Sevgiyle kalın...:-)



















 






15 Ağustos 2016 Pazartesi

Herkese merhaba,

Çok uzun zamandır yazmadım, daha doğrusu yazamadım. Hem ülkemde hem de dünyada peş peşe meydana gelen terör olayları, ardından ülkemdeki büyük tehdit ve halkın tek vücut olarak tehlikeyi püskürtmesi vs. derken elim bir şeyler yazmaya gitmedi, gidemedi...

Ama artık normale dönüp silkinmek ve bu depresif ruh halinden kurtulmak istedim; ve bloğuma geri döndüm:-)
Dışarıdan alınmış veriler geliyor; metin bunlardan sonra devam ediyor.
### src/design/ecp_pkg.sv
package ecp_pkg;

	// configuration register indexes
	localparam int CFG_IDX_W = 2;
	localparam logic [CFG_IDX_W-1:0] REG_PALETTE_MODE = 2'd0;
	localparam logic [CFG_IDX_W-1:0] REG_MAX_COUNT    = 2'd1;

	localparam logic [15:0] MAX_COUNT_RST = 16'd256;

	// divider: 9 integer quotient bits, 16 fraction bits
	localparam int INT_STEPS  = 9;
	localparam int FRAC_STEPS = 16;
	localparam int DIV_STEPS  = INT_STEPS + FRAC_STEPS;
	localparam int QW         = DIV_STEPS;	// quotient / remainder width

	localparam int POST_STAGES = 5;

	localparam logic [QW-1:0] DEG_FULL = QW'(360);

	// hue constants, Q9.16 degrees
	localparam logic [25:0] HUE_ROT   = 26'd172 << 16;
	localparam logic [25:0] HUE_FULL  = 26'd360 << 16;
	localparam logic [24:0] SEC_SPAN  = 25'd60 << 16;

	// floor(x/15) = (x * RECIP15) >> 23, exact for x < 2^20
	localparam logic [19:0] RECIP15 = 20'd559241;

	localparam logic [7:0] V_BYTE = 8'd191;
	localparam logic [7:0] P_BYTE = 8'd19;

	typedef enum logic [2:0] {
		SEC_0 = 3'd0,
		SEC_1 = 3'd1,
		SEC_2 = 3'd2,
		SEC_3 = 3'd3,
		SEC_4 = 3'd4,
		SEC_5 = 3'd5
	} sector_t;

endpackage

### src/design/ecp_div.sv
module ecp_div import ecp_pkg::*; (
	input  logic                 clk,
	input  logic [DIV_STEPS-1:0] en,
	input  logic [QW-1:0]        x_in,
	input  logic [15:0]          mc,
	output logic [QW-1:0]        quo
);

	// one restoring step per stage
	logic [QW-1:0] rem_s [0:DIV_STEPS-2];
	logic [QW-1:0] quo_s [0:DIV_STEPS-1];

	for (genvar j = 0; j < DIV_STEPS; j++) begin : g_step
		logic [QW-1:0] rem_in, quo_in, trial, dvs, rem_nx;
		logic          bit_nx;

		if (j == 0) begin : g_first
			assign rem_in = x_in;
			assign quo_in = '0;
		end else begin : g_rest
			assign rem_in = rem_s[j-1];
			assign quo_in = quo_s[j-1];
		end

		if (j < INT_STEPS) begin : g_int
			assign trial = rem_in;
			assign dvs   = QW'(mc) << (INT_STEPS - 1 - j);
		end else begin : g_frac
			assign trial = rem_in << 1;
			assign dvs   = QW'(mc);
		end

		assign bit_nx = trial >= dvs;
		assign rem_nx = bit_nx ? trial - dvs : trial;

		always_ff @(posedge clk) begin
			if (en[j]) begin
				quo_s[j] <= {quo_in[QW-2:0], bit_nx};
			end
		end

		if (j < DIV_STEPS - 1) begin : g_rem
			always_ff @(posedge clk) begin
				if (en[j]) begin
					rem_s[j] <= rem_nx;
				end
			end
		end
	end

	assign quo = quo_s[DIV_STEPS-1];

endmodule

### config.mk
export PLATFORM = sky130hd
export DESIGN_NAME = ecp_div
export DESIGN_NICKNAME = d
export VERILOG_FILES = /design/src/design/ecp_pkg.sv /design/src/design/ecp_div.sv
export SDC_FILE = /design/constraint.sdc
export NUM_CORES = 2
export LEC_CHECK = 0
export BUFFER_PORTS_ARGS = -buffer_cell sky130_fd_sc_hd__buf_4
export CAP_MARGIN = 20
export CORE_AREA = 2 2 301 303
export CTS_CLUSTER_SIZE = 40
export DETAILED_ROUTE_END_ITERATION = 6
export DIE_AREA = 0 0 303 305
export HOLD_SLACK_MARGIN = 0.03
export PLACE_DENSITY = 0.75
export SLEW_MARGIN = 20
export SYNTH_ARGS = -nofsm -noshare
export SYNTH_HDL_FRONTEND = slang
export SYNTH_SLANG_ARGS = --single-unit
### constraint.sdc
create_clock -name clk -period 4.8 [get_ports clk]
set_clock_uncertainty 0.05 [all_clocks]
set_input_delay 0.24 -clock clk [delete_from_list [all_inputs] [get_ports clk]]
set_output_delay 0.24 -clock clk [all_outputs]
set_load 0.01 [all_outputs]
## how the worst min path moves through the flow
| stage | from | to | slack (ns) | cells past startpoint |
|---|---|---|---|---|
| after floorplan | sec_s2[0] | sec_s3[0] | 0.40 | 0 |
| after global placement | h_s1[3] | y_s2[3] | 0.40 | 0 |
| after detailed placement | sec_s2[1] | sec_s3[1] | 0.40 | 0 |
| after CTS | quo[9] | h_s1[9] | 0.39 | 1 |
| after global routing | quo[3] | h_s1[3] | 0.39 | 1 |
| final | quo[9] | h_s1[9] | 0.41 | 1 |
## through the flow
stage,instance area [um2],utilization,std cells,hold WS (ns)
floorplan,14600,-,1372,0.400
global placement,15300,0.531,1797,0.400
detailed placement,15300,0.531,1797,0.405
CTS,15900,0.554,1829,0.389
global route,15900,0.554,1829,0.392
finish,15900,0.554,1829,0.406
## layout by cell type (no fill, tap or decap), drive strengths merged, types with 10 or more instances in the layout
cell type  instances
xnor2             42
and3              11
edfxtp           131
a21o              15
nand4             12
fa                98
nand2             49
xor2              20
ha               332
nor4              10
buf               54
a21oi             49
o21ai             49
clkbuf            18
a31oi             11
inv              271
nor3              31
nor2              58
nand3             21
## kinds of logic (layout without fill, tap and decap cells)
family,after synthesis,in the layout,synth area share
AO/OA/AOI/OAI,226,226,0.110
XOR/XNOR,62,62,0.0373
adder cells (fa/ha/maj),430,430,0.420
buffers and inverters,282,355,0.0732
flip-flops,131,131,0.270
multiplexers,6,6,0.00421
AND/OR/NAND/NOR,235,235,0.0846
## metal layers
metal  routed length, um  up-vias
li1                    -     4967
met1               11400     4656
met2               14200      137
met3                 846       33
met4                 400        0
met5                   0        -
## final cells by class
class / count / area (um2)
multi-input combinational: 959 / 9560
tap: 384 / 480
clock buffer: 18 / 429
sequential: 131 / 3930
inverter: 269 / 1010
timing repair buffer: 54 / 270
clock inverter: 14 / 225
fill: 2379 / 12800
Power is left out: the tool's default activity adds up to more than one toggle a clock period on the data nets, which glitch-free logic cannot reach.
İlk olarak sizlere Haziran ayında gerçekleştirdiğim Karadeniz gezimden bahsetmek istiyorum. İlk kez 2015 yılında gidip te hayran kaldığım Doğu Karadeniz'e bu kez daha da kapsamlı bir gezi yaptım ve bu tur sayesinde Atrvin, Borçka, Karagöl, Uzungöl ve Batum'u da görme fırsatı buldum. Ülkemiz bir cennet ama inanın bana Doğu Karadeniz özellikle inanılmaz bir yer... Gidip te tazelenmemek, huzur bulmamak mümkün değil. Eğer doğayı, yeşili ve suyu seviyorsanız mutlaka ama mutlaka gidin görün ve yaşayın, muhteşem yemeklerinden yiyin derim. Batum Gürcistan'a gelince bana göre görülmemesi bir kayıp değil. Çünkü bir bütünlüğü, bir tarihi ve dolayısıyla kendine ait bir kimliği maalesef yok; dolayısıyla da bende pek bir etki bırakmadı.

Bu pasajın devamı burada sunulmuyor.